Loan forgiveness programs “sound nice and shiny on the surface,” Sinclair said, “but there have been few concrete details on how they would be implemented and even who they would benefit.” While potentially addressing economic inequality, Sinclair cautioned that they may also add pressure to the federal budget.

Likewise, Sinclair said that while No Tax on Tips proposals from both Harris and Trump sound like solutions for reducing tax burdens on lower income workers, economists envision them as rife for abuse. “You can imagine Wall Street people who get a lot of their compensation in bonuses saying, ‘Well, what’s a bonus, really? It’s a tip,’” she said.

In the long run, the panel agreed, the Carville political maxim that the state of the economy drives voting decisions has been supplanted by the deeply entrenched partisanship overshadowing the political landscape.

Rather than viewing the economy as a referendum on incumbents, Binder noted that “most voters have already chosen a team,” which determines their outlook on economic conditions and dictates their voting decisions.
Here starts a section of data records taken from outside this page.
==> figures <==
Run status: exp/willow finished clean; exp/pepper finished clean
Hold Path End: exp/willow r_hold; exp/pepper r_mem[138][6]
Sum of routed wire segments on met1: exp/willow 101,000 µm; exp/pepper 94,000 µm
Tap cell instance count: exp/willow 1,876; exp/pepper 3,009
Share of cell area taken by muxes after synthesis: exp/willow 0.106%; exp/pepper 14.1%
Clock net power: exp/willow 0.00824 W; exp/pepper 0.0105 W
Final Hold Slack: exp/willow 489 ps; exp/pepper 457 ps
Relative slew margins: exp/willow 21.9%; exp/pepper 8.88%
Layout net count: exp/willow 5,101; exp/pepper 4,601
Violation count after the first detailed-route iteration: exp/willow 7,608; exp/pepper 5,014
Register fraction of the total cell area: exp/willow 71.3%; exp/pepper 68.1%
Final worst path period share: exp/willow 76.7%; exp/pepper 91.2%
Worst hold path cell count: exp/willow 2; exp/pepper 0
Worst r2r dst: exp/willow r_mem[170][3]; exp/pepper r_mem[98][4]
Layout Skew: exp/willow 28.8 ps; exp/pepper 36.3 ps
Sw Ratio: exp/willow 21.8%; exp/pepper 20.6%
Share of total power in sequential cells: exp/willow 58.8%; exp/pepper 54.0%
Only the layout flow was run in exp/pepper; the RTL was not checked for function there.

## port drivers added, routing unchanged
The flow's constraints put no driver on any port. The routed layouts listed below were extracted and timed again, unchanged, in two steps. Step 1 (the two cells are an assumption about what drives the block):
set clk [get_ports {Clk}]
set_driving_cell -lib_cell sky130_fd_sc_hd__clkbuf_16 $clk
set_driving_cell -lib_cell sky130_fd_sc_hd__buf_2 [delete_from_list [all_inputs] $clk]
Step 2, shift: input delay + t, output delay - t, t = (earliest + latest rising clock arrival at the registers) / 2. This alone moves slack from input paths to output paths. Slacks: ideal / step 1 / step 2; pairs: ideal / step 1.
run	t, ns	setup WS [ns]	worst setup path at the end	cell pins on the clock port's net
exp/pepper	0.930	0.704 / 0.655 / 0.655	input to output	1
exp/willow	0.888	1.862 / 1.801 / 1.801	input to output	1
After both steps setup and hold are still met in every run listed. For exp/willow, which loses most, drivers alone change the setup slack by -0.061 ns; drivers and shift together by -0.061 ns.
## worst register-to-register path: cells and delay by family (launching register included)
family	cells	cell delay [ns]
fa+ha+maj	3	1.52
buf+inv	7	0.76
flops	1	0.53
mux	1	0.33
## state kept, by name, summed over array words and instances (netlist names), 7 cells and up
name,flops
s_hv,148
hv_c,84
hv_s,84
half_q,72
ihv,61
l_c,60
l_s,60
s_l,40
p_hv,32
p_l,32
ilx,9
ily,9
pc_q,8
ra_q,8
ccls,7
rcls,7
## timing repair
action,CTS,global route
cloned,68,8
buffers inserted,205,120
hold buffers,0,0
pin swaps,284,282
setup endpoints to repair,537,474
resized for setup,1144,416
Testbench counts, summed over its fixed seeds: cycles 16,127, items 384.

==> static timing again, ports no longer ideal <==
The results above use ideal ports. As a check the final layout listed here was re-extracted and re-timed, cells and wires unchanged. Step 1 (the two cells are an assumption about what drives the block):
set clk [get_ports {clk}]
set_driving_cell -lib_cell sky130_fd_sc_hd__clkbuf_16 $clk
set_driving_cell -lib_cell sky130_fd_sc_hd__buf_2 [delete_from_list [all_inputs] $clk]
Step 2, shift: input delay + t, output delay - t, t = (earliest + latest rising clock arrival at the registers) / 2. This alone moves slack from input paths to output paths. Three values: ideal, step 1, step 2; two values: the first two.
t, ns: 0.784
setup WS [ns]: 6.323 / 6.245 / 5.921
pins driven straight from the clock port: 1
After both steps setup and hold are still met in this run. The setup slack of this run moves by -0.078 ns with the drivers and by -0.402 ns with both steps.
Context: an optimization exercise on an open-source flow, tuned for small area, a short achievable clock period and few clock cycles. The choices shown serve that exercise and are no tape-out recipe.
Only simulation tests tie the RTL to the original design; equivalence was not proved.
Power and IR drop assume default switching activity.

## job 5766
## ahb_master
module ahb_master
(
    input  logic   i_clk,
    input  logic   i_reset_n,
    input  logic   i_req_valid,
    input  logic   i_req_read,
    input  master_pkg::addr_t  i_req_addr,
    input  master_pkg::len_t   i_req_len,
    output logic   o_req_ready,
    input  logic   i_wdata_valid,
    input  master_pkg::data_t  i_wdata,
    output logic   o_wdata_ready,
    output logic   o_rdata_valid,
    output master_pkg::data_t  o_rdata,
    input  logic   i_rdata_ready,
    output logic   o_hsel,
    output master_pkg::addr_t  o_haddr,
    output ahb_pkg::trans_t o_htrans,
    output ahb_pkg::burst_t o_hburst,
    output logic   o_hwrite,
    output master_pkg::data_t  o_hwdata,
    input  master_pkg::data_t  i_hrdata,
    input  logic   i_hready
);
Size in the first run: ~330 cells after synthesis, ~110 flip-flops, ~3900 um^2 of cells after synthesis.
export LEC_CHECK = 0
export ABC_AREA = 1
export CAP_MARGIN = 20
export CORE_MARGIN = 2
export CORE_UTILIZATION = 40
export SETUP_SLACK_MARGIN = 2.2
export SLEW_MARGIN = 20
create_clock -name core_clock -period 4.5 [get_ports {i_clk}]
run.sh (not shown) runs the stock make flow with config.mk's settings and CLKGATE_MAP_FILE= SYNTH_SCRIPT=/design/flow/synth_recipe.tcl, a recipe that flattens the netlist after the stock synthesis.
Testbench counts of job 5766, summed over its fixed seeds: cycles 15,561.
Source: an optimization exercise on an open RTL-to-GDS flow (aim: small area). Production flows keep margins and buffers that such runs may drop.
In this exercise RTL edits were held to simulation tests only and were not proved equivalent to the original.
Power is estimated from default activity; no workload was simulated.

==> indigo: inputs <==
==> flow/design.v <==
module data_mem_responder #(
  parameter int DEPTH       = 64,
  parameter int WAIT_CYCLES = 2
) (
  input  logic        clk,
  input  logic        reset,
  input  logic        mem_read,
  input  logic        mem_write,
  input  logic [31:0] addr,
  input  logic [31:0] wdata,
  output logic [31:0] rdata,
  output logic        ready,
  output logic        busy,
  output logic        err
);
  localparam int NPT = DEPTH / 4;   
  logic [DEPTH-1:0][31:0] ring;
  logic [5:0]  phase;
  logic        swept;
  logic [1:0]  cnt;
  logic [5:0]  capIdx;
  logic [31:0] capWdata;
  logic        capRead;
  logic        capWrite;
  logic        capFault;
  logic        fault;
  logic [5:0]  useIdx;
  logic [31:0] useWdata;
  logic        useRead;
  logic        useWrite;
  logic [5:0]  pos;
  logic        sweep;
  logic [NPT-1:0] wsel;
  logic [NPT-1:0] rsel;
  logic [NPT-1:0] ptSel;
  assign fault    = (addr[1:0] != 2'b00) || (addr[31:8] != 24'd0) || (mem_read && mem_write);
  assign busy     = (cnt != 2'd0);
  assign err      = ready && capFault;
  assign useIdx   = busy ? capIdx   : addr[7:2];
  assign useWdata = busy ? capWdata : wdata;
  assign useRead  = busy ? capRead  : (mem_read && !fault);
  assign useWrite = busy ? capWrite : (mem_write && !fault);
  assign pos      = useIdx + phase;
  assign sweep    = !swept;
  always_comb begin
    for (int k = 0; k < NPT; k++) begin
      ptSel[k] = (pos[1:0] == 2'b11) && (pos[5:2] == 4'(k));
      wsel[k]  = useWrite && ptSel[k];
      rsel[k]  = useRead && ptSel[k];
    end
  end
  always_ff @(posedge clk or negedge reset) begin
    if (!reset) begin
      phase <= 6'd0;
      swept <= 1'b0;
      cnt   <= 2'd0;
      ready <= 1'b0;
    end else begin
      phase <= phase + 6'd1;
      if (phase[1:0] == 2'b11) swept <= 1'b1;
      ready <= (cnt == 2'd3);
      if (busy) cnt <= cnt + 2'd1;
      else if (mem_read || mem_write) cnt <= 2'd1;
    end
  end
  always_ff @(posedge clk) begin
    if (!busy) begin
      capIdx   <= addr[7:2];
      capWdata <= wdata;
      capRead  <= mem_read && !fault;
      capWrite <= mem_write && !fault;
      capFault <= fault;
    end
  end
  always_ff @(posedge clk) begin
    if (|rsel) begin
      for (int k = 0; k < NPT; k++)
        if (rsel[k]) rdata <= sweep ? 32'd0 : ring[4*k+3];
    end
  end
  always_ff @(posedge clk) begin
    for (int i = 0; i < DEPTH; i++) begin
      if (i % 4 == 0) begin
        if (wsel[(i/4+NPT-1)%NPT])  ring[i] <= useWdata;
        else if (sweep)             ring[i] <= 32'd0;
        else                        ring[i] <= ring[(i+DEPTH-1)%DEPTH];
      end else begin
        ring[i] <= ring[i-1];
      end
    end
  end
endmodule
==> flow/run.sh <==
#!/bin/bash
# synth_recipe.tcl (not shown) runs the flow's synth.tcl, then flattens the netlist and writes it again
# the make line also repeats each setting of config.mk as NAME=value (left out here)
make -C /OpenROAD-flow-scripts/flow DESIGN_CONFIG=/design/flow/config.mk WORK_HOME=/design/flow/orfs CLKGATE_MAP_FILE= SYNTH_SCRIPT=/design/flow/synth_recipe.tcl finish
==> flow/config.mk <==
export PLATFORM = sky130hd
export DESIGN_NAME = data_mem_responder
export DESIGN_NICKNAME = data_mem_responder
export VERILOG_FILES = /design/flow/design.v
export SDC_FILE = /design/flow/constraint.sdc
export NUM_CORES = 4
export LEC_CHECK = 0
export CAP_MARGIN = 20
export CORE_MARGIN = 2
export CORE_UTILIZATION = 30
export SLEW_MARGIN = 20
==> flow/constraint.sdc <==
create_clock -name core_clock -period 7.0 [get_ports {clk}]
set_input_delay 1.4000 -clock core_clock [delete_from_list [all_inputs] [get_ports {clk}]]
set_output_delay 1.4000 -clock core_clock [all_outputs]
set_load 0.01 [all_outputs]
==> fjord: changes against indigo <==
==> flow/design.v, changed modules only <==
module dmr_ins_inv (
  input  logic        wsel,
  input  logic        keep,
  input  logic [31:0] w,
  input  logic [31:0] prev,
  output logic [31:0] d
);
  assign d = ~(({32{wsel}} & w) | ({32{keep}} & prev));
endmodule
module dmr_ins_true (
  input  logic        wseln,
  input  logic        keepn,
  input  logic [31:0] wn,
  input  logic [31:0] prevn,
  output logic [31:0] d
);
  assign d = ~(({32{wseln}} | wn) & ({32{keepn}} | prevn));
endmodule
module dmr_aoi3 (
  input  logic [2:0]       sel,
  input  logic [2:0][31:0] din,
  output logic [31:0]      doutn
);
  assign doutn = ~(({32{sel[0]}} & din[0]) | ({32{sel[1]}} & din[1]) | ({32{sel[2]}} & din[2]));
endmodule
module dmr_nand6 (
  input  logic [5:0][31:0] dinn,
  output logic [31:0]      dout
);
  assign dout = ~(dinn[0] & dinn[1] & dinn[2] & dinn[3] & dinn[4] & dinn[5]);
endmodule
module data_mem_responder #(
  parameter int DEPTH       = 64,
  parameter int WAIT_CYCLES = 2
) (
  input  logic        clk,
  input  logic        reset,
  input  logic        mem_read,
  input  logic        mem_write,
  input  logic [31:0] addr,
  input  logic [31:0] wdata,
  output logic [31:0] rdata,
  output logic        ready,
  output logic        busy,
  output logic        err
);
  localparam int NPT = DEPTH / 4;   
  logic [DEPTH-1:0][31:0] ring;
  logic [5:0]  phase;
  logic        swept;
  logic [1:0]  cnt;
  logic [5:0]  capIdx;
  logic        capWrite;
  logic        capFault;
  logic        fault;
  logic [5:0]  useIdx;
  logic [31:0] useWdata;
  logic [31:0] useWdataN;
  logic        useWrite;
  logic [5:0]  pos;
  logic        sweep;
  logic [NPT-1:0] ptSel;
  logic [NPT-1:0] wsel;      
  logic [NPT-1:0] keep;      
  logic [17:0]   rsel;
  logic [17:0][31:0] rsrc;
  logic [5:0][31:0]  rpart;
  logic [31:0] rnext;
  logic [DEPTH-1:0][31:0] ringNext;
  logic [NPT-1:0][31:0]   insD;
  assign fault     = (addr[1:0] != 2'b00) || (addr[31:8] != 24'd0) || (mem_read && mem_write);
  assign busy      = (cnt != 2'd0);
  assign err       = ready && capFault;
  assign useIdx    = busy ? capIdx   : addr[7:2];
  assign useWdata  = busy ? rdata : wdata;
  assign useWdataN = ~useWdata;
  assign useWrite  = busy ? capWrite : (mem_write && !fault);
  assign pos       = useIdx + phase;
  assign sweep     = !swept;
  always_comb begin
    for (int k = 0; k < NPT; k++) begin
      ptSel[k] = (pos[1:0] == 2'b11) && (pos[5:2] == 4'(k));
      wsel[k]  = useWrite && ptSel[k];
      rsel[k]  = ptSel[k] && !sweep;
      keep[k]  = !wsel[(k+NPT-1)%NPT] && !sweep;
      rsrc[k]  = k[0] ? insD[(k+1)%NPT] : ring[4*k+3];
    end
    rsel[NPT]   = busy && (pos[1:0] != 2'b11);
    rsrc[NPT]   = rdata;
    rsel[NPT+1] = !busy && (pos[1:0] != 2'b11);
    rsrc[NPT+1] = wdata;
  end
  for (genvar g = 0; g < 6; g++) begin : g_rd
    dmr_aoi3 u_aoi (.sel(rsel[3*g+2:3*g]), .din(rsrc[3*g+2:3*g]), .doutn(rpart[g]));
  end
  dmr_nand6 u_rd (.dinn(rpart), .dout(rnext));
  for (genvar m = 0; m < NPT; m++) begin : g_pt
    if (m % 2 == 1) begin : g_inv
      dmr_ins_inv u_ins (
        .wsel(wsel[(m+NPT-1)%NPT]), .keep(keep[m]), .w(useWdata),
        .prev(ring[(4*m+DEPTH-1)%DEPTH]), .d(insD[m])
      );
    end else begin : g_true
      dmr_ins_true u_ins (
        .wseln(!wsel[(m+NPT-1)%NPT]), .keepn(!keep[m]), .wn(useWdataN),
        .prevn(ring[(4*m+DEPTH-1)%DEPTH]), .d(insD[m])
      );
    end
  end
  always_comb begin
    for (int i = 0; i < DEPTH; i++)
      ringNext[i] = (i % 4 == 0) ? insD[i/4] : ring[(i+DEPTH-1)%DEPTH];
  end
  always_ff @(posedge clk or negedge reset) begin
    if (!reset) begin
      phase <= 6'd0;
      swept <= 1'b0;
      cnt   <= 2'd0;
      ready <= 1'b0;
    end else begin
      phase <= phase + 6'd1;
      if (phase[1:0] == 2'b11) swept <= 1'b1;
      ready <= (cnt == 2'd3);
      if (busy) cnt <= cnt + 2'd1;
      else if (mem_read || mem_write) cnt <= 2'd1;
    end
  end
  always_ff @(posedge clk) begin
    if (!busy) begin
      capIdx   <= addr[7:2];
      capWrite <= mem_write && !fault;
      capFault <= fault;
    end
  end
  always_ff @(posedge clk) begin
    rdata <= rnext;
    ring  <= ringNext;
  end
endmodule
==> flow/flow/run.sh (new file) <==
#!/bin/bash
set -e
export CTS_ARGS="-sink_clustering_enable -repair_clock_nets -dont_use_dummy_load -buf_list sky130_fd_sc_hd__clkbuf_8 -sink_clustering_size 20 -sink_clustering_max_diameter 50"
export BUFFER_PORTS_ARGS="-buffer_cell sky130_fd_sc_hd__buf_1"
bash standard.sh > standard.log 2>&1
==> flow/standard.sh (new file) <==
#!/bin/bash
# synth_recipe.tcl (not shown) runs the flow's synth.tcl, then flattens the netlist and writes it again
# the make line also repeats each setting of config.mk as NAME=value (left out here)
make -C /OpenROAD-flow-scripts/flow DESIGN_CONFIG=/design/flow/config.mk WORK_HOME=/design/flow/orfs CLKGATE_MAP_FILE= SYNTH_SCRIPT=/design/flow/synth_recipe.tcl "${@:-finish}"
--- a/flow/config.mk
+++ b/flow/config.mk
@@ -8,4 +8,5 @@
 export CAP_MARGIN = 20
 export CORE_MARGIN = 2
-export CORE_UTILIZATION = 30
+export CORE_UTILIZATION = 75
 export SLEW_MARGIN = 20
+export SYNTH_HIERARCHICAL = 1
removed: flow/run.sh
==> umber: changes against indigo <==
==> flow/design.v, changed modules only <==
module dmr_ins_inv (
  input  logic        wsel,
  input  logic        keep,
  input  logic [31:0] w,
  input  logic [31:0] prev,
  output logic [31:0] d
);
  assign d = ~(({32{wsel}} & w) | ({32{keep}} & prev));
endmodule
module dmr_ins_true (
  input  logic        wseln,
  input  logic        keepn,
  input  logic [31:0] wn,
  input  logic [31:0] prevn,
  output logic [31:0] d
);
  assign d = ~(({32{wseln}} | wn) & ({32{keepn}} | prevn));
endmodule
module dmr_aoi3 (
  input  logic [2:0]       sel,
  input  logic [2:0][31:0] din,
  output logic [31:0]      doutn
);
  assign doutn = ~(({32{sel[0]}} & din[0]) | ({32{sel[1]}} & din[1]) | ({32{sel[2]}} & din[2]));
endmodule
module dmr_nand6 (
  input  logic [5:0][31:0] dinn,
  output logic [31:0]      dout
);
  assign dout = ~(dinn[0] & dinn[1] & dinn[2] & dinn[3] & dinn[4] & dinn[5]);
endmodule
module data_mem_responder #(
  parameter int DEPTH       = 64,
  parameter int WAIT_CYCLES = 2
) (
  input  logic        clk,
  input  logic        reset,
  input  logic        mem_read,
  input  logic        mem_write,
  input  logic [31:0] addr,
  input  logic [31:0] wdata,
  output logic [31:0] rdata,
  output logic        ready,
  output logic        busy,
  output logic        err
);
  localparam int NPT = DEPTH / 4;   
  logic [DEPTH-1:0][31:0] ring;
  logic [5:0]  phase;
  logic        swept;
  logic [1:0]  cnt;
  logic [5:0]  capIdx;
  logic        capRead;
  logic        capWrite;
  logic        capFault;
  logic        fault;
  logic [5:0]  useIdx;
  logic [31:0] useWdata;
  logic [31:0] useWdataN;
  logic        useRead;
  logic        useWrite;
  logic [5:0]  pos;
  logic        sweep;
  logic [NPT-1:0] ptSel;
  logic [NPT-1:0] wsel;      
  logic [NPT-1:0] keep;      
  logic [17:0]   rsel;
  logic [17:0][31:0] rsrc;
  logic [5:0][31:0]  rpart;
  logic [31:0] rnext;
  logic [DEPTH-1:0][31:0] ringNext;
  logic [NPT-1:0][31:0]   insD;
  assign fault     = (addr[1:0] != 2'b00) || (addr[31:8] != 24'd0) || (mem_read && mem_write);
  assign busy      = (cnt != 2'd0);
  assign err       = ready && capFault;
  assign useIdx    = busy ? capIdx   : addr[7:2];
  assign useWdata  = busy ? rdata : wdata;
  assign useWdataN = ~useWdata;
  assign useRead   = busy ? capRead  : (mem_read && !fault);
  assign useWrite  = busy ? capWrite : (mem_write && !fault);
  assign pos       = useIdx + phase;
  assign sweep     = !swept;
  always_comb begin
    for (int k = 0; k < NPT; k++) begin
      ptSel[k] = (pos[1:0] == 2'b11) && (pos[5:2] == 4'(k));
      wsel[k]  = useWrite && ptSel[k];
      rsel[k]  = useRead && ptSel[k] && !sweep;
      keep[k]  = !wsel[(k+NPT-1)%NPT] && !sweep;
      rsrc[k]  = k[0] ? insD[(k+1)%NPT] : ring[4*k+3];
    end
    rsel[NPT]   = busy && !(useRead && (pos[1:0] == 2'b11));
    rsrc[NPT]   = rdata;
    rsel[NPT+1] = !busy && !(useRead && (pos[1:0] == 2'b11));
    rsrc[NPT+1] = wdata;
  end
  for (genvar g = 0; g < 6; g++) begin : g_rd
    dmr_aoi3 u_aoi (.sel(rsel[3*g+2:3*g]), .din(rsrc[3*g+2:3*g]), .doutn(rpart[g]));
  end
  dmr_nand6 u_rd (.dinn(rpart), .dout(rnext));
  for (genvar m = 0; m < NPT; m++) begin : g_pt
    if (m % 2 == 1) begin : g_inv
      dmr_ins_inv u_ins (
        .wsel(wsel[(m+NPT-1)%NPT]), .keep(keep[m]), .w(useWdata),
        .prev(ring[(4*m+DEPTH-1)%DEPTH]), .d(insD[m])
      );
    end else begin : g_true
      dmr_ins_true u_ins (
        .wseln(!wsel[(m+NPT-1)%NPT]), .keepn(!keep[m]), .wn(useWdataN),
        .prevn(ring[(4*m+DEPTH-1)%DEPTH]), .d(insD[m])
      );
    end
  end
  always_comb begin
    for (int i = 0; i < DEPTH; i++)
      ringNext[i] = (i % 4 == 0) ? insD[i/4] : ring[(i+DEPTH-1)%DEPTH];
  end
  always_ff @(posedge clk or negedge reset) begin
    if (!reset) begin
      phase <= 6'd0;
      swept <= 1'b0;
      cnt   <= 2'd0;
      ready <= 1'b0;
    end else begin
      phase <= phase + 6'd1;
      if (phase[1:0] == 2'b11) swept <= 1'b1;
      ready <= (cnt == 2'd3);
      if (busy) cnt <= cnt + 2'd1;
      else if (mem_read || mem_write) cnt <= 2'd1;
    end
  end
  always_ff @(posedge clk) begin
    if (!busy) begin
      capIdx   <= addr[7:2];
      capRead  <= mem_read && !fault;
      capWrite <= mem_write && !fault;
      capFault <= fault;
    end
  end
  always_ff @(posedge clk) begin
    rdata <= rnext;
    ring  <= ringNext;
  end
endmodule
==> flow/flow/run.sh (new file) <==
#!/bin/bash
set -e
export CTS_ARGS="-sink_clustering_enable -repair_clock_nets -dont_use_dummy_load -buf_list \"sky130_fd_sc_hd__clkbuf_8 sky130_fd_sc_hd__clkbuf_16\" -sink_clustering_size 30 -sink_clustering_max_diameter 60"
export BUFFER_PORTS_ARGS="-buffer_cell sky130_fd_sc_hd__buf_1"
bash standard.sh > standard.log 2>&1
==> flow/standard.sh (new file) <==
#!/bin/bash
# synth_recipe.tcl (not shown) runs the flow's synth.tcl, then flattens the netlist and writes it again
# the make line also repeats each setting of config.mk as NAME=value (left out here)
make -C /OpenROAD-flow-scripts/flow DESIGN_CONFIG=/design/flow/config.mk WORK_HOME=/design/flow/orfs CLKGATE_MAP_FILE= SYNTH_SCRIPT=/design/flow/synth_recipe.tcl "${@:-finish}"
--- a/flow/config.mk
+++ b/flow/config.mk
@@ -8,4 +8,5 @@
 export CAP_MARGIN = 20
 export CORE_MARGIN = 2
-export CORE_UTILIZATION = 30
+export CORE_UTILIZATION = 60
 export SLEW_MARGIN = 20
+export SYNTH_HIERARCHICAL = 1
removed: flow/run.sh
==> run_results.csv <==
group,metric,value,unit
synthesis,yosys.area_share.simple,8.36,%
power,power.clock.total,10900,uW
timing,slew_headroom,18.5,%
clock_tree,clk_transition_reported_paths,0.07,ns
finish,seqCellArea,43000,um^2
global_routing,global_route_met1_utilization,19.1,%
global_routing,grt_start_max_net_pins,135,
drt,met3_length,8.04,mm
setup_path,cp_slowest_stage_delay,0.76,ns
status,run_status,"finished clean",
# the run above: indigo

==> run_results.csv <==
group,metric,value,unit
status,run_status,"finished clean",
clock_tree,clk_transition_reported_paths,0.09,ns
setup_path,cp_slowest_stage_delay,0.78,ns
synthesis,yosys.area_share.simple,1.67,%
finish,seqCellArea,42100,um^2
clock_tree,cts-root-buf,"sky130_fd_sc_hd__clkbuf_16",
timing,slew_headroom,20.8,%
timing,hold_slack,0.275,ns
placement,dpl.cell_count,4386,
power,power.clock.total,6020,uW
global_routing,grt_start_max_net_pins,39,
hold_path,holdPathStages,0,
finish,clock_tree_area_fraction,4.71,%
timing,fmaxAchievable,191,MHz
# the run above: umber

==> run_results.csv <==
group,metric,value,unit
finish,layout.cells.most_common,"sky130_fd_sc_hd__dfxtp_1",
power,total_leakage_power,0.0201,uW
drt,met3_length,12.5,mm
global_routing,grt_start_max_net_pins,33,
setup_path,critical_path_depth,15,
synthesis,yosys.area_share.simple,1.67,%
global_routing,globalRoute.busiestLayer,"met2",
flow_run,maxCapViolCount,0,
timing,fmaxAchievable,180,MHz
timing,slew_headroom,16.6,%
status,run_status,"finished clean",
setup_path,setup_slack_reg_to_reg,1.45,ns
finish,seqCellArea,42100,um^2
power,power.clock.total,4970,uW
setup_path,cp_slowest_stage_delay,0.92,ns
setup_path,cp_top_family,"simple AND/OR/NAND/NOR gates",
global_routing,global_route_met1_utilization,47.9,%
clock_tree,clk_transition_reported_paths,0.11,ns
# the run above: fjord

port drivers added, routing unchanged:
Ports are ideal in the flow. The routed layouts listed here were re-timed in OpenROAD.
Step 1, drivers: a clkbuf_16 drives clk and a buf_2 each remaining input, both assumed.
Step 2 adds t to the input delays and takes it off the output delays; t is the mean of the earliest and latest rising clock arrival at the registers after step 1. Input paths then give back, and output paths get back, about the clock's delay inside the block.
a / b / c = ideal ports / drivers / drivers and shift; a / b = the first two.
| run | t, ns | setup slack, ns | hold WS [ns] | worst setup path after step 2 | worst data-port slew with drivers (ns) |
|---|---|---|---|---|---|
| indigo | 0.885 | 1.746 / 1.798 / 0.913 | 0.295 / 0.295 / 0.295 | input to register | 0.06 |
| fjord | 0.839 | 1.451 / 1.451 / 1.183 | 0.276 / 0.276 / 0.276 | input to register | 0.11 |
| umber | 0.718 | 1.763 / 1.793 / 1.091 | 0.275 / 0.275 / 0.275 | input to register | 0.11 |
After both steps every run listed still meets setup and hold. For indigo, which loses most, drivers alone change the setup slack by +0.052 ns; drivers and shift together by -0.833 ns.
“With due respect to Mr. Carville, it’s not ‘the economy, stupid’ anymore. It’s people’s perceptions—and those happen to be [based on] partisan loyalty,” she said.

The first Dean’s Election Conversation Series event in September addressed immigration and migration issues. The third and final installment—a preview of campaign strategies and election night expectations—is scheduled for Oct. 29.

“When I think of the Columbian College, I think of the engaged liberal arts and one way that the engaged liberal arts is made manifest is in a session like this,” Wahlbeck said, “where we take faculty expertise and apply them to the grand challenges and the big issues facing the nation and the world.”